Il solco per Robert Prevost è la “Laudato si’” del predecessore, di cui ricorre il decimo anniversario, come degli Accordi di Parigi per la cui firma è stata fonte di ispirazione, contribuendo – ha detto Leone, citando Francesco – «che il clima è un bene comune, appartenente a tutti e destinato a tutti». Di nuovo, l’Enciclica possa spingere i partecipanti ad «abbracciare con coraggio la conversione ecologica con il pensiero e con le azioni, tenendo presente il volto umano della crisi climatica». Sono – ribadisce con forza Leone – proprio le persone che vivono in condizioni di maggiore vulnerabilità a subire per prime gli effetti devastanti dei cambiamenti climatici, della deforestazione e dell’inquinamento».
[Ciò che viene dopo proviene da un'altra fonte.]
--- src/sv/assert_macros.svh ---
// Assertion macros used by the top-level RTL file of the masked SNR estimator.
`ifndef ASSERT_MACROS_SVH
`define ASSERT_MACROS_SVH
`ifndef SYNTHESIS
// Same-cycle implication, checked on every rising edge outside reset.
`define MSNR_ASSERT_IMP(label, ante, cons) \
  label: assert property (@(posedge clk) disable iff (rst) (ante) |-> (cons)) \
    else $error("masked_snr_estimator: assertion failed");
// Next-cycle implication.
`define MSNR_ASSERT_NEXT(label, ante, cons) \
  label: assert property (@(posedge clk) disable iff (rst) (ante) |=> (cons)) \
    else $error("masked_snr_estimator: assertion failed");
`else
`define MSNR_ASSERT_IMP(label, ante, cons)
`define MSNR_ASSERT_NEXT(label, ante, cons)
`endif
`endif

--- src/sv/msnr_pkg.sv ---
// Shared constants, types and status codes of the masked SNR estimator.
`default_nettype none
package msnr_pkg;

  localparam int COUNT_BITS_DEF  = 25;
  localparam int SAMPLE_BITS_DEF = 16;
  localparam int QUEUE_DEPTH     = 2;
  localparam int RES_BITS        = 24;
  localparam int DB_BITS         = 16;

  // 20*log10(2) in Q16
  localparam logic signed [19:0] DB_PER_OCTAVE = 20'sd394566;

  typedef enum logic [1:0] {
    ST_OK        = 2'd0,
    ST_NO_SIGNAL = 2'd1,
    ST_FEW_NOISE = 2'd2,
    ST_NONPOS    = 2'd3
  } status_t;

  typedef struct packed {
    logic full;
    logic empty;
  } q_status_t;

endpackage
`default_nettype wire

--- src/sv/msnr_div.sv ---
// Restoring divider, one quotient bit per cycle, shared by the back end.
`default_nettype none
module msnr_div #(
  parameter int NW = 48,
  parameter int DW = 24
) (
  input  logic          clk,
  input  logic          rst,
  input  logic          start,
  input  logic [NW-1:0] num,
  input  logic [DW-1:0] den,
  output logic          done,
  output logic [NW-1:0] quo
);
  localparam int CW = $clog2(NW + 1);

  logic          active;
  logic [CW-1:0] cnt;
  logic [NW-1:0] shreg;
  logic [DW-1:0] rem;
  logic [DW-1:0] dreg;
  logic [DW:0]   trial;
  logic          ge;

  assign trial = {rem, shreg[NW-1]};
  assign ge    = (trial >= {1'b0, dreg});

  always_ff @(posedge clk) begin
    if (rst) begin
      active <= 1'b0;
      done   <= 1'b0;
    end else begin
      done <= 1'b0;
      if (start) begin
        active <= 1'b1;
        cnt    <= CW'(NW);
        shreg  <= num;
        dreg   <= den;
        rem    <= '0;
        quo    <= '0;
      end else if (active) begin
        rem   <= ge ? DW'(trial - {1'b0, dreg}) : trial[DW-1:0];
        quo   <= {quo[NW-2:0], ge};
        shreg <= {shreg[NW-2:0], 1'b0};
        cnt   <= cnt - 1'b1;
        if (cnt == CW'(1)) begin
          active <= 1'b0;
          done   <= 1'b1;
        end
      end
    end
  end
endmodule
`default_nettype wire

--- src/sv/msnr_back.sv ---
// Back end: sequencer that turns one volume record into the result word.
`default_nettype none
module msnr_back #(
  parameter int SAMPLE_BITS = msnr_pkg::SAMPLE_BITS_DEF,
  parameter int COUNT_BITS  = msnr_pkg::COUNT_BITS_DEF,
  parameter int RW          = 8
) (
  input  logic                clk,
  input  logic                rst,
  input  msnr_pkg::q_status_t qstat,
  input  logic [RW-1:0]       rec,
  output logic                pop,
  output logic                result_valid,
  input  logic                result_ready,
  output logic [23:0]         signal_mean,
  output logic [23:0]         noise_mean,
  output logic [23:0]         noise_deviation,
  output logic [23:0]         ratio,
  output logic [15:0]         ratio_db,
  output msnr_pkg::status_t   status
);
  localparam int SB  = SAMPLE_BITS;
  localparam int CB  = COUNT_BITS;
  localparam int SW  = SB + CB;
  localparam int QSW = 2 * SB + CB;
  localparam int MW  = 2 * SB + 2 * CB;
  localparam int NW  = MW + 16;
  localparam int DW  = (2 * CB > 24) ? 2 * CB : 24;
  localparam int SQW = 2 * SB + 16;
  localparam int R   = SQW / 2;
  localparam int MCW = $clog2(SW);
  localparam int RCW = $clog2(R);

  typedef enum logic [4:0] {
    S_IDLE, S_SM_GO, S_SM_WAIT, S_NM_GO, S_NM_WAIT, S_MUL_A, S_MUL_B, S_MUL_C,
    S_DEV_WAIT, S_SQRT, S_SQRT_FIN, S_STATUS, S_RAT_WAIT, S_LOG_NORM,
    S_LOG_MUL, S_LOG_SQ, S_DB_MUL, S_DB_FIN, S_OUT
  } state_t;

  state_t state;

  logic signed [SW-1:0] ssum, nsum;
  logic [QSW-1:0]       sqsum;
  logic [CB-1:0]        scnt, ncnt;
  logic [SW-1:0]        smag, nmag;

  logic [MW-1:0]  mul_a, acc, acc_step, pa, pb, diff;
  logic [SW-1:0]  mul_b;
  logic [MCW-1:0] mcnt;

  logic          div_start, div_done;
  logic [NW-1:0] div_num, div_quo;
  logic [DW-1:0] div_den;

  logic [SQW-1:0] sq_q;
  logic [R-1:0]   root;
  logic [R+1:0]   srem;
  logic [R+3:0]   remn;
  logic [R+3:0]   trial;
  logic           sq_ge;
  logic [R:0]     rounded;
  logic [RCW-1:0] rcnt;

  logic [30:0]          mant;
  logic [4:0]           expo;
  logic [61:0]          sqp;
  logic [31:0]          xsq;
  logic [15:0]          frac;
  logic [3:0]           fidx;
  logic signed [6:0]    e_m8;
  logic signed [22:0]   lq;
  logic signed [42:0]   prod;
  logic signed [42:0]   prod_rnd;
  logic signed [18:0]   db_q;

  logic [23:0]          smean, nmean, dev, rat, smean_mag, rat_new;
  logic [15:0]          db;
  msnr_pkg::status_t    stat;

  function automatic logic [23:0] sat24(input logic neg, input logic [NW-1:0] mag);
    logic [NW-1:0] negm;
    negm = -mag;
    if (neg) begin
      return (mag > NW'(24'h800000)) ? 24'h800000 : negm[23:0];
    end
    return (mag > NW'(24'h7FFFFF)) ? 24'h7FFFFF : mag[23:0];
  endfunction

  msnr_div #(.NW(NW), .DW(DW)) u_div (
    .clk   (clk),
    .rst   (rst),
    .start (div_start),
    .num   (div_num),
    .den   (div_den),
    .done  (div_done),
    .quo   (div_quo)
  );

  assign pop       = (state == S_IDLE) && !qstat.empty;
  assign smag      = ssum[SW-1] ? SW'(-ssum) : SW'(ssum);
  assign nmag      = nsum[SW-1] ? SW'(-nsum) : SW'(nsum);
  assign acc_step  = mul_b[0] ? acc + mul_a : acc;
  assign diff      = (pa >= pb) ? pa - pb : '0;
  assign remn      = {srem, sq_q[SQW-1:SQW-2]};
  assign trial     = {2'b00, root, 2'b01};
  assign sq_ge     = (remn >= trial);
  assign rounded   = {1'b0, root} + (R+1)'(srem > (R+2)'(root));
  assign xsq       = sqp[61:30];
  assign e_m8      = $signed({2'b00, expo}) - 7'sd8;
  assign lq        = {e_m8, frac};
  assign prod_rnd  = prod + 43'sd8388608;
  assign db_q      = 19'(prod_rnd >>> 24);
  assign smean_mag = smean[23] ? -smean : smean;
  assign rat_new   = sat24(smean[23], div_quo);

  always_ff @(posedge clk) begin
    if (rst) begin
      state        <= S_IDLE;
      result_valid <= 1'b0;
      div_start    <= 1'b0;
    end else begin
      div_start <= 1'b0;
      if (result_valid && result_ready) begin
        result_valid <= 1'b0;
      end
      case (state)
        S_IDLE: begin
          if (!qstat.empty) begin
            {ssum, nsum, sqsum, scnt, ncnt} <= rec;
            smean <= '0;
            nmean <= '0;
            dev   <= '0;
            rat   <= '0;
            db    <= '0;
            state <= S_SM_GO;
          end
        end
        S_SM_GO: begin
          if (scnt == '0) begin
            state <= S_NM_GO;
          end else begin
            div_num   <= NW'({smag, 8'h00}) + NW'(scnt >> 1);
            div_den   <= DW'(scnt);
            div_start <= 1'b1;
            state     <= S_SM_WAIT;
          end
        end
        S_SM_WAIT: begin
          if (div_done) begin
            smean <= sat24(ssum[SW-1], div_quo);
            state <= S_NM_GO;
          end
        end
        S_NM_GO: begin
          if (ncnt == '0) begin
            state <= S_STATUS;
          end else begin
            div_num   <= NW'({nmag, 8'h00}) + NW'(ncnt >> 1);
            div_den   <= DW'(ncnt);
            div_start <= 1'b1;
            state     <= S_NM_WAIT;
          end
        end
        S_NM_WAIT: begin
          if (div_done) begin
            nmean <= sat24(nsum[SW-1], div_quo);
            if (ncnt >= CB'(2)) begin
              // n * S2, one multiplier bit per cycle
              mul_a <= MW'(sqsum);
              mul_b <= SW'(ncnt);
              acc   <= '0;
              mcnt  <= MCW'(SW - 1);
              state <= S_MUL_A;
            end else begin
              state <= S_STATUS;
            end
          end
        end
        S_MUL_A, S_MUL_B, S_MUL_C: begin
          acc   <= acc_step;
          mul_a <= {mul_a[MW-2:0], 1'b0};
          mul_b <= {1'b0, mul_b[SW-1:1]};
          mcnt  <= mcnt - 1'b1;
          if (mcnt == '0) begin
            acc  <= '0;
            mcnt <= MCW'(SW - 1);
            if (state == S_MUL_A) begin
              pa    <= acc_step;
              mul_a <= MW'(nmag);
              mul_b <= nmag;
              state <= S_MUL_B;
            end else if (state == S_MUL_B) begin
              pb    <= acc_step;
              mul_a <= MW'(ncnt);
              mul_b <= SW'(ncnt - 1'b1);
              state <= S_MUL_C;
            end else begin
              div_num   <= {diff, 16'h0000};
              div_den   <= DW'(acc_step[2*CB-1:0]);
              div_start <= 1'b1;
              state     <= S_DEV_WAIT;
            end
          end
        end
        S_DEV_WAIT: begin
          if (div_done) begin
            sq_q  <= (|(div_quo >> SQW)) ? '1 : div_quo[SQW-1:0];
            root  <= '0;
            srem  <= '0;
            rcnt  <= RCW'(R - 1);
            state <= S_SQRT;
          end
        end
        S_SQRT: begin
          srem <= sq_ge ? (R+2)'(remn - trial) : remn[R+1:0];
          root <= {root[R-2:0], sq_ge};
          sq_q <= {sq_q[SQW-3:0], 2'b00};
          rcnt <= rcnt - 1'b1;
          if (rcnt == '0) begin
            state <= S_SQRT_FIN;
          end
        end
        S_SQRT_FIN: begin
          dev   <= (rounded > (R+1)'(24'hFFFFFF)) ? 24'hFFFFFF : 24'(rounded);
          state <= S_STATUS;
        end
        S_STATUS: begin
          if (scnt == '0) begin
            stat  <= msnr_pkg::ST_NO_SIGNAL;
            state <= S_OUT;
          end else if (ncnt < CB'(2)) begin
            stat  <= msnr_pkg::ST_FEW_NOISE;
            state <= S_OUT;
          end else if (dev == '0) begin
            stat  <= msnr_pkg::ST_NONPOS;
            state <= S_OUT;
          end else begin
            div_num   <= NW'({smean_mag, 8'h00}) + NW'(dev >> 1);
            div_den   <= DW'(dev);
            div_start <= 1'b1;
            state     <= S_RAT_WAIT;
          end
        end
        S_RAT_WAIT: begin
          if (div_done) begin
            rat <= rat_new;
            if (rat_new[23] || rat_new == '0) begin
              stat  <= msnr_pkg::ST_NONPOS;
              db    <= 16'h8000;
              state <= S_OUT;
            end else begin
              stat  <= msnr_pkg::ST_OK;
              mant  <= {rat_new[22:0], 8'h00};
              expo  <= 5'd22;
              state <= S_LOG_NORM;
            end
          end
        end
        S_LOG_NORM: begin
          if (mant[30]) begin
            frac  <= '0;
            fidx  <= 4'd15;
            state <= S_LOG_MUL;
          end else begin
            mant <= {mant[29:0], 1'b0};
            expo <= expo - 1'b1;
          end
        end
        S_LOG_MUL: begin
          sqp   <= 62'(mant) * 62'(mant);
          state <= S_LOG_SQ;
        end
        S_LOG_SQ: begin
          if (xsq[31]) begin
            mant       <= xsq[31:1];
            frac[fidx] <= 1'b1;
          end else begin
            mant <= xsq[30:0];
          end
          fidx  <= fidx - 1'b1;
          state <= (fidx == '0) ? S_DB_MUL : S_LOG_MUL;
        end
        S_DB_MUL: begin
          prod  <= 43'(lq) * 43'(msnr_pkg::DB_PER_OCTAVE);
          state <= S_DB_FIN;
        end
        S_DB_FIN: begin
          if (db_q > 19'sd32767) begin
            db <= 16'h7FFF;
          end else if (db_q < -19'sd32768) begin
            db <= 16'h8000;
          end else begin
            db <= db_q[15:0];
          end
          state <= S_OUT;
        end
        S_OUT: begin
          if (!result_valid || result_ready) begin
            signal_mean     <= smean;
            noise_mean      <= nmean;
            noise_deviation <= dev;
            ratio           <= rat;
            ratio_db        <= db;
            status          <= stat;
            result_valid    <= 1'b1;
            state           <= S_IDLE;
          end
        end
        default: state <= S_IDLE;
      endcase
    end
  end
endmodule
`default_nettype wire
Da qui l’urgenza, di scegliere con «responsabilità, giustizia e equità». A partire dalla costruzione di una «nuova architettura finanziaria internazionale» che metta al centro l’essere umano e «tenga conto del legame tra debito ecologico e debito estero». Tema quest’ultimo al centro della riflessione della Chiesa in questo tempo di Giubileo e già anticipato dalla lettera di Francesco allo scorso vertice di Baku. Una questione non di magnanimità – aveva detto – bensì di giustizia». Su questo concetto si basa in qualche modo il Tropical forest forever facility (Fttt), l’innovativo fondo di investimenti per le foreste che rappresenta la punta di diamante della diplomazia brasiliana alla prima Cop in Amazzonia. L’iniziativa trasforma la “donazione” per la tutela dei boschi tropicali alla “remunerazione” per le nazioni che scelgono di difenderli invece di abbatterli a caccia di risorse. Lo strumento finanziario garantirà vantaggi ai primi, a chi da sempre difende la selva – i popoli indigeni – e agli investitori. «Questi ultimi saranno molto soddisfatti», ha detto la ministra dell’Ambiente e nota ecologista, Marina Silva. Non sarà facile, però, come ha detto l’Osservatorio del clima, rete di 160 Ong brasiliane, risultare più remunerativa del disboscamento. Nelle prime 24 ore di anteprima della Conferenza – i cui negoziati si apriranno formalmente lunedì –, in ogni caso, il Fttt ha raccolto l’adesione di 52 Stati e dell’Ue. Pochi, però, hanno messo mano al portafogli: finora sono stati raccolti 5,5 miliardi di contributi promessi. Poco più della metà della somma immaginata per la partenza dell’iniziativa.
La gran parte dei finanziamenti proviene dal Brasile e dall’Indonesia – un miliardo ciascuno – e dalla Norvegia, con l’investimento record di tre miliardi. La finanza sarà uno dei dossier principali del summit. L’anno scorso, a Baku, la comunità internazionale aveva trovato un faticoso compromesso sugli aiuti per le nazioni più vulnerabili all’emergenza ambientale: 300 miliardi l’anno. Meno di un quarto del necessario secondo stime indipendenti, con la promessa, però, di aumentarlo ai 1.300 miliardi richiesti entro il 2035. Con le sole risorse pubbliche è impossibile. Da qui la necessità di mobilitare una serie di attori. Impostare il futuro del contrasto al surriscaldamento, definendo un nuovo quadro di riferimento, un decennio dopo Parigi, è l’obiettivo dell’attuale Conferenza. Certo, non è escluso il riproporsi del nodo dell’avvio della transizione dai combustibili fossili, decisa due anni fa a Dubai, su cui l’anfitrione Luiz Inácio Lula da Silva è tornato ieri, al termine della due giorni di riunione dei capi di Stato e di governo. La via percorribile per i Paesi del sud del mondo, proposta dal presidente del Brasile, ottavo produttore di greggio, è «destinare una parte dei profitti del petrolio alla transizione energetica». E incrementare la produzione di biocombustibili. Progetto controverso – poiché si basa su risorse limitate come le biomasse – che il Brasile vuole portare avanti con Italia, Giappone e India.